October 11, 2005 – Posted at 4:12 p.m. CDT
KENNETT, MO -- The Missouri Medicaid Reform Commission was scheduled to travel the state gathering information before drafting recommendations for a new health care system. When the group cancelled its meetings, many legislators and citizens across the state were outraged. But a few members of the commission were in the Bootheel Tuesday holding the first of three public hearings.
The Commission has the task of creating a new public health care system to replace Medicaid, which will cease to exist in 2007, under a Republican-sponsored bill that became law earlier this year.
Southeast Missouri has one of the highest concentrations of Medicaid recipients in the state, and in Tuesday’s public hearing in Kennett, emotions ran high.

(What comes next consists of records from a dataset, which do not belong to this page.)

### config.mk
export PLATFORM = sky130hd
export DESIGN_NAME = float_compose
export DESIGN_NICKNAME = d
export VERILOG_FILES = /design/src/rtl/float_pkg.sv /design/src/rtl/float_norm_shifter.sv /design/src/rtl/float_compose.sv
export SDC_FILE = /design/constraint.sdc
export NUM_CORES = 1
export LEC_CHECK = 0
export BUFFER_PORTS_ARGS = -buffer_cell sky130_fd_sc_hd__buf_2
export CAP_MARGIN = 20
export CORE_UTILIZATION = 60
export CTS_CLUSTER_DIAMETER = 150
export DETAILED_ROUTE_END_ITERATION = 8
export PLACE_DENSITY_LB_ADDON = 0.25
export SETUP_SLACK_MARGIN = 0.05
export SKIP_LAST_GASP = 1
export SLEW_MARGIN = 20
export SYNTH_ARGS = -nofsm -noshare
export SYNTH_HDL_FRONTEND = slang
export SYNTH_HIERARCHICAL = 1
export SYNTH_SLANG_ARGS = --single-unit
### constraint.sdc
create_clock -name clk -period 3.5 [get_ports clk]
set_clock_uncertainty 0.05 [all_clocks]
set_input_delay 0.525 -clock clk [delete_from_list [all_inputs] [get_ports clk]]
set_output_delay 0.525 -clock clk [all_outputs]
set_load 0.01 [all_outputs]
### src/rtl/float_pkg.sv
// float_pkg: shared class encodings, exponent constants and FSM states for float_compose
package float_pkg;
  localparam logic [4:0] CLS_ZERO = 5'b00001;
  localparam logic [4:0] CLS_NORM = 5'b00010;
  localparam logic [4:0] CLS_SUB  = 5'b00100;
  localparam logic [4:0] CLS_INF  = 5'b01000;
  localparam logic [4:0] CLS_NAN  = 5'b10000;
  localparam int EXP_BIAS = 127;
  localparam logic [7:0] EXP_ALL1 = 8'hFF;
  typedef enum logic [1:0] {IDLE, NORM, DONE} state_t;
endpackage

### src/rtl/float_norm_shifter.sv
// float_norm_shifter: serial left-normaliser, one bit per cycle until the msb is set
module float_norm_shifter (
  input  logic        clk,
  input  logic        reset,
  input  logic        load,
  input  logic        step,
  input  logic        clear,
  input  logic [31:0] payload,
  output logic [31:0] sr,
  output logic [4:0]  cnt,
  output logic        done
);
  assign done = sr[31];
  always_ff @(posedge clk) begin
    if (reset || clear) begin
      sr  <= '0;
      cnt <= '0;
    end else if (load) begin
      sr  <= payload;
      cnt <= '0;
    end else if (step && !sr[31]) begin
      sr  <= sr << 1;
      cnt <= cnt + 5'd1;
    end
  end
endmodule

### src/rtl/float_compose.sv
// float_compose: builds a binary32 word from a one-hot class, sign and payload (FLOATCOMPOSE_RNE_EN: round-to-nearest-even on the normal path)
module float_compose
  import float_pkg::*;
#(
  parameter logic [22:0] QNAN_MANT = 23'h400000
) (
  input  logic        clk,
  input  logic        reset,
  input  logic        in_valid,
  output logic        in_ready,
  input  logic [4:0]  in_type,
  input  logic        in_sign,
  input  logic [31:0] in_payload,
  output logic        out_valid,
  input  logic        out_ready,
  output logic [31:0] out_float,
  output logic        out_error
);
  state_t state, state_nx;
  logic [4:0] type_q;
  logic sign_q;
  logic [31:0] pay_q;
  logic [31:0] sr;
  logic [4:0] cnt;
  logic done, first, norm_ok, onehot, load, step, compose, err;
  logic [7:0] norm_exp;
  logic [30:0] norm_mag;
  logic [31:0] res;
  assign in_ready  = state == IDLE;
  assign out_valid = state == DONE;
  float_norm_shifter u_shift (
    .clk(clk), .reset(reset), .load(load), .step(step), .clear(compose),
    .payload(pay_q), .sr(sr), .cnt(cnt), .done(done)
  );
  always_ff @(posedge clk) begin
    if (reset) begin
      type_q <= '0;
      sign_q <= 1'b0;
      pay_q  <= '0;
    end else if (in_valid && in_ready) begin
      type_q <= in_type;
      sign_q <= in_sign;
      pay_q  <= in_payload;
    end
  end
  // An empty shifter in NORM marks the first cycle after accept, where the class is decided
  always_comb begin
    onehot   = (type_q != 5'd0) && ((type_q & (type_q - 5'd1)) == 5'd0);
    norm_ok  = (type_q == CLS_NORM) && (pay_q != 32'd0);
    first    = (state == NORM) && (sr == 32'd0);
    load     = first && norm_ok;
    step     = (state == NORM) && (sr != 32'd0) && !done;
    compose  = (first && !norm_ok) || ((state == NORM) && done);
    err      = !onehot || ((type_q == CLS_NORM) && (pay_q == 32'd0)) ||
               ((type_q == CLS_SUB) && (pay_q[22:0] == 23'd0));
    norm_exp = 8'(EXP_BIAS + 31) - {3'b0, cnt};
`ifdef FLOATCOMPOSE_RNE_EN
    norm_mag = {norm_exp, sr[30:8]} + {30'd0, sr[7] & ((|sr[6:0]) | sr[8])};
`else
    norm_mag = {norm_exp, sr[30:8]};
`endif
    res = err                  ? 32'h0 :
          (type_q == CLS_ZERO) ? {sign_q, 31'b0} :
          (type_q == CLS_INF)  ? {sign_q, EXP_ALL1, 23'b0} :
          (type_q == CLS_SUB)  ? {sign_q, 8'h00, pay_q[22:0]} :
          (type_q == CLS_NAN)  ? {sign_q, EXP_ALL1, (pay_q[22:0] != 23'd0) ? pay_q[22:0] : QNAN_MANT} :
                                 {sign_q, norm_mag};
  end
`ifndef FLOATCOMPOSE_RNE_EN
  logic unused_lsb;
  assign unused_lsb = ^sr[7:0];
`endif
  always_ff @(posedge clk) begin
    if (reset) state <= IDLE;
    else state <= state_nx;
  end
  always_comb begin
    state_nx = state;
    if (state == IDLE && in_valid) state_nx = NORM;
    if (state == NORM && compose) state_nx = DONE;
    if (state == DONE && out_ready) state_nx = IDLE;
  end
  always_ff @(posedge clk) begin
    if (reset) begin
      out_float <= '0;
      out_error <= 1'b0;
    end else if (compose) begin
      out_float <= res;
      out_error <= err;
    end
  end
endmodule

; ---- Word level (Yosys, flattened, before mapping)
; Index checks and enable logic that the tools add are counted.
[op_classes]
shifts = 0
multipliers = 0
add_sub_neg = 3
order_cmp = 0
n_mux = 10
eq_ne = 7
bitwise = 1
div_mod_pow = 0
n_reduce_logical = 35
[op_table]
columns = operator, count
row1 = $mux 31, 4
row2 = $mux 32, 3
row3 = $logic_not 32->1, 2
row4 = $reduce_bool 32->1, 2
row5 = $logic_not 23->1, 1
row6 = $mux 23, 1
row7 = $reduce_bool 23->1, 1
row8 = $logic_and 1x1->1, 14
row9 = $sub 8x5->8 const A, 1
row10 = $add 5x1->5 const B, 1
row11 = $and 5x5->5, 1
row12 = $eq 5x1->1 const B, 1
row13 = $eq 5x2->1 const B, 1
row14 = $eq 5x3->1 const B, 1
row15 = $eq 5x4->1 const B, 1
row16 = $eq 5x5->1 const B, 1
row17 = $logic_not 5->1, 1
row18 = $reduce_bool 5->1, 1
row19 = $sub 5x1->5 const B, 1
row20 = $logic_or 1x1->1, 4
row21 = $mux 2, 2
row22 = $reduce_bool 2->1, 2
row23 = $reduce_or 2->1, 2
row24 = $logic_not 1->1, 3
row25 = 4 further kinds, 4
[word_totals]
reg_bits = 110
latchBits = 0
mem_bits_ro = 0
in_bits = 42
mem_count = 0
output_inout_bits = 35
ramBits = 0
word_cells = 65

; ---- Longest topological paths before layout
[depth]
depth_word = 8
mapped_depth = 11
mapped_depth_nobuf = 8

; ---- Hierarchy
; Netlist, hierarchy kept.
[modules_own_cells]
columns = module, seq_area_each_um2, cells_each, instances, area_each_um2
row1 = float_compose, 1461.4, 408, 1, 3579.7
row2 = float_norm_shifter, 740.7, 167, 1, 1656.6

; ---- Worst setup path before layout
; Ideal clock, no wire load.
[synth_timing]
path_kind = reg2reg
startpoint = reg type_q[4]
endpoint = reg u_shift.sr[11]
path_stages_with_launch = 11
setup_time_ns = 0.070
path_buffers = 3
setup_slack_ns = 1.302
required_ns = 3.380
arrival_time_ns = 2.078
synth_period_minus_slack_ns = 2.198
path_cell_list = dfxtp_1 buf_4 nor3_1 nand3b_1 o311ai_1 buf_4 inv_2 or2_1 clkbuf_1 o21bai_1 a21oi_1
[synth_via]
elab_chain_cells = 6
word_cells_on_any_way = 9
classes_between = 1 x eq/ne / 1 x mux / 7 x reduce/logical
[synth_rtl]
columns = item, line
row1 = from (decl), float_compose.sv:20  ; logic [4:0] type_q;
row2 = from (signal assigned), float_compose.sv:41  ; type_q <= in_type;
row3 = $eq 5x2->1, float_compose.sv:49  ; norm_ok = (type_q == CLS_NORM) && (pay_q != 32'd0);
row4 = $logic_and 1x1->1, float_compose.sv:49
row5 = $logic_not 1->1, float_compose.sv:53  ; compose = (first && !norm_ok) || ((state == NORM) && done);
row6 = $logic_and 1x1->1, float_compose.sv:53
row7 = $logic_or 1x1->1, float_compose.sv:53
row8 = net compose, float_compose.sv:25  ; logic done, first, norm_ok, onehot, load, step, compose, err;
row9 = $logic_or 1x1->1, float_norm_shifter.sv:15  ; if (reset || clear) begin
row10 = to (signal assigned), float_norm_shifter.sv:19  ; sr <= payload;
row11 = to (signal assigned), float_norm_shifter.sv:22  ; sr <= sr << 1;
row12 = to (decl), float_norm_shifter.sv:9  ; output logic [31:0] sr,
; The timed path passes the listed nets, and every way through them passes these cells.
; A chain may end at the register's enable or synchronous reset.

; ---- Worst setup path in the final report
[layout_timing]
startpoint = reg pay_q[15]
endpoint = reg u_shift.sr[6]
[layout_via]
word_cells_on_any_way = 9
classes_between = 1 x mux / 8 x reduce/logical
[layout_rtl]
columns = item, line
row1 = from (decl), float_compose.sv:22  ; logic [31:0] pay_q;
row2 = from (signal assigned), float_compose.sv:43  ; pay_q <= in_payload;
row3 = $reduce_bool 32->1 *, float_compose.sv:49
row4 = $logic_and 1x1->1 *, float_compose.sv:49
row5 = $logic_and 1x1->1 *, float_compose.sv:51  ; load = first && norm_ok;
row6 = net load, float_compose.sv:25
row7 = $mux 32 or $reduce_bool 2->1 (tied branches), --
; The timed path passes the listed nets; every way through them passes the cells marked *.

==> summary.txt <==
Logic synthesis
  • Mapped Cells: 575
  • Ys flop type: dfxtp_1
  • Post-synth top area share: 0.421
  • Yosys reg bits: 110
  • Mean post-synth cell area: 9.11 um2
  • Register area share after synthesis: 0.421
  • Synth top area cells: dfxtp_1 (42%), mux2i_1 (10%), a21oi_1 (7.9%), nand2_1 (6.4%), o31ai_2 (5.3%)
  • Count of different cell masters after synthesis: 48
  • Synth area leader: dfxtp_1
  • Number of synthesized flops with an enable pin: 0
  • Mapped Area: between 0.005 and 0.006 mm2
  • YS warnings: 6
  • Async set-or-reset flop fraction in the synthesized netlist: 0
  • Synth Net Count: a little over 600

Global route
  • Vias in the first global route: 3830
  • Largest net degree at the start of global routing: 74
  • Grt met2 use: 0.404
  • Top Usage Layer GRT: met2
  • Global-route track usage on met3: 0.0407
  • GRT Total Usage: 0.269
  • First-pass GRT wire length: around 19000 um
  • Met1 GRT Util: 0.399
  • Initial antenna violation count: 0
  • Grt total ovfl: 0

Final layout
  • Syn-to-layout area delta: 11.1%
  • Fill cells: 676
  • Layout cells sized above 1: 0.221
  • Non-Filler Instances: 734
  • Ant. Diodes: 0
  • Final instance area: about 0.0058 mm2
  • Final nets: 668
  • Commonest cells after routing, fill and taps aside: dfxtp_1 (110), nand2_1 (89), a21oi_1 (83)
  • Commonest non-fill, non-tap cell in the layout: dfxtp_1
  • Finished Core Util: 0.697

CTS
  • Worst-path clk slew: around 0.10 ns
  • Max H-tree Level: 3
  • Post-CTS Hold Buffers: 0
  • Clock latency on the worst-skew pair: 0.37 ns
  • Cts bufs inserted: 9
  • Setup bufs post-CTS: 0
  • TritonCTS clock tree: built
  • # resized after CTS: 0
  • Root Buffer: clkbuf_8
  • Clock sinks: 110
  • Worst-case clock buffer depth: 2

Routing
  • Vias/cell: 5.84
  • First drt pass iteration count: 5
  • WL final: 11800 um
  • DRT iter0 DRCs: 290
  • Routed wire per std cell: 16.0 um
  • DR DRC count: 0
  • Vias: roughly 4300
  • Post-route ant nets: 0

Placement
  • GP Congestion: 0.950
  • DP HPWL: 8280 um
  • Cell Area, Placed: 0.00560 mm2
  • IO Port Bufs: 76
  • Pre-CTS WS: about 0.83 ns
  • Cell count after placement: approximately 700

Worst setup path
  • Max incr delay on CP: 0.46 ns
  • CP startpoint kind: flop
  • Crit path arrival time: 3.01 ns
  • Cell family with the largest share of critical-path delay: simple AND/OR/NAND/NOR gates
  • CP Max Fanout: 32
  • Critical-path cell list: nor4_1 > nand4_1 > nor3_1 > and4b_1 > inv_2 > buf_12 > o21bai_1 > a21oi_1
  • Critical path class: flop to flop
  • Slowest-stage cell, CP: nor3_1
  • Critical path required time: 3.75 ns
  • Worst Setup End Kind: flop
  • Buf/Inv on CP: 2

Power and ir drop
  • Pwr Density: 651 mW/mm2
  • P_leak: 2.54 nW
  • Total power: 3.78 mW
  • Maximum vdd drop: 0.000461 V

Floorplanning
  • IO Pins: 77
  • Starting Density: 0.628
  • Row Count: 33
  • Die Y: between 90 and 100 um
  • DIE WIDTH: 95.4 um
  • Core Footprint: between 0.008 and 0.009 mm2
  • DIE AREA: approximately 0.0091 mm2

Run status
  • Status: finished, final reports clean

Timing
  • Period minus WS final: 2.77 ns
  • Final WS setup: 0.734 ns
  • Relative slew slack: 0.568
  • Fin Setup TNS: 0 ns
  • Final Slew Violations: 0
  • Fmax: 362 MHz
  • Crit share post-route: 0.790
  • RSZ-0062 raised after global routing: false
  • Hold Slack: between 0.2 and 0.3 ns
  • Final count of negative-setup-slack endpoints: 0
  • Final hold viol count: 0
  • Worst Tran Pin Value: 0.648 ns

Flow run
  • Max Cap Viol: 0

Min path
  • Min-delay worst type: input port to flop
-- path summary, 6_finish.rpt --
kind / startpoint / end / slack [ns] / cells after the start
worst max-delay path: pay_q[15] / u_shift/sr[6] / 0.73 / 8
worst min-delay path: out_ready / state[1] / 0.30 / 2
worst max register to register: pay_q[15] / u_shift/sr[6] / 0.73 / 8
worst min register to register: out_float[31] / out_float[31] / 0.41 / 2
-- synthesized netlist by cell type, types with 3 or more instances --
master	instances
inv_1	3
o21bai_1	32
or3_1	5
nand3_1	6
a21oi_1	83
nand2b_1	3
nand3b_1	36
nor2_1	11
buf_6	6
xor2_1	3
nor4_1	15
xnor2_1	4
nand2_1	89
nor3_1	5
o31ai_2	22
nor2b_1	4
buf_4	5
buf_2	7
mux2i_1	54
o31ai_1	8
dfxtp_1	110
o21ai_0	4
clkbuf_1	28
-- flip-flops by register name, indices dropped and copies added, names as in the netlist --
signal	cells
out_float	32
pay_q	32
u_shift/sr	32
type_q	5
u_shift/cnt	5
state	2
out_error	1
sign_q	1
-- routing by layer --
| metal | routed length (um) | vias to the layer above |
|---|---|---|
| li1 | - | 2155 |
| met1 | 5720 | 1966 |
| met2 | 5150 | 149 |
| met3 | 753 | 14 |
| met4 | 150 | 0 |
| met5 | 0 | - |
-- layout make-up --
type	instances	area [um2]	share of cell area
Clock buffer	10	138	0.0237
Clock inverter	6	76.3	0.0131
Inverter	5	18.8	0.00323
Multi-Input combinational cell	411	2760	0.475
Sequential cell	110	2200	0.379
Tap cell	105	131	0.0226
Timing Repair Buffer	87	488	0.0839
-- worst reg2reg max path, stage by stage (launching register included) --
cell	delay, ns
dfxtp_1	0.39
nor4_1	0.35
nand4_1	0.23
nor3_1	0.46
and4b_1	0.30
inv_2	0.41
buf_12	0.25
o21bai_1	0.11
a21oi_1	0.15
-- power breakdown --
group | leakage [nW] | switching (mW) | internal [mW]
logic | 1.54 | 0.871 | 0.545
clock network | 0.109 | 0.440 | 0.364
registers | 0.893 | 0.175 | 1.39
-- kinds of logic (layout without fill, tap and decap cells) --
family          after synthesis  in the layout  share of synthesized area
simple gates                189            189                      0.191
buf+inv                      54            108                     0.0569
xor+xnor                      7              7                     0.0117
compound gates              159            159                      0.211
fa+ha+maj                     2              2                    0.00478
flops                       110            110                      0.421
mux                          54             54                      0.103
Note: power is estimated with default switching activity, not from simulation.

“I have to have my oxygen and if my Medicaid is cut out where does that leave me?” asked Cynthia Fossett who lost money to cover her vision and dental care.
“I will either die from starvation or I can take my medicine. What am I supposed to do?” said Julius Fossett as he addressed members of the Commission.
“I don't think the issues are the same for each and so I feel it's important for us to come down and hear what the people have to say,” said State Senator Rita Heard Days, D-Bel Nor.
“Poor people aren't making it,” said Deborah Melton through tears, “They don't realize that we are falling through the cracks.”
“We are dealing with the elderly which has a different set of circumstances themselves. We’re dealing with the disabled community, which they have a set of issues that aren't like others, and then of course we just have the working poor who absolutely need some kind of healthcare safety net,” said Senator Days, “It's not an easy issue and I don't think there are any clear cut answers.”
And if Tuesday’s meeting offered any hope to the folks in Southeast Missouri, it was that their voices reached the right ears.
“I'm hoping that when the legislators here go back to Jefferson City and they report to the commission there in Jefferson City that they will truly listen to the voices of the people,” said community leader Pat Allen.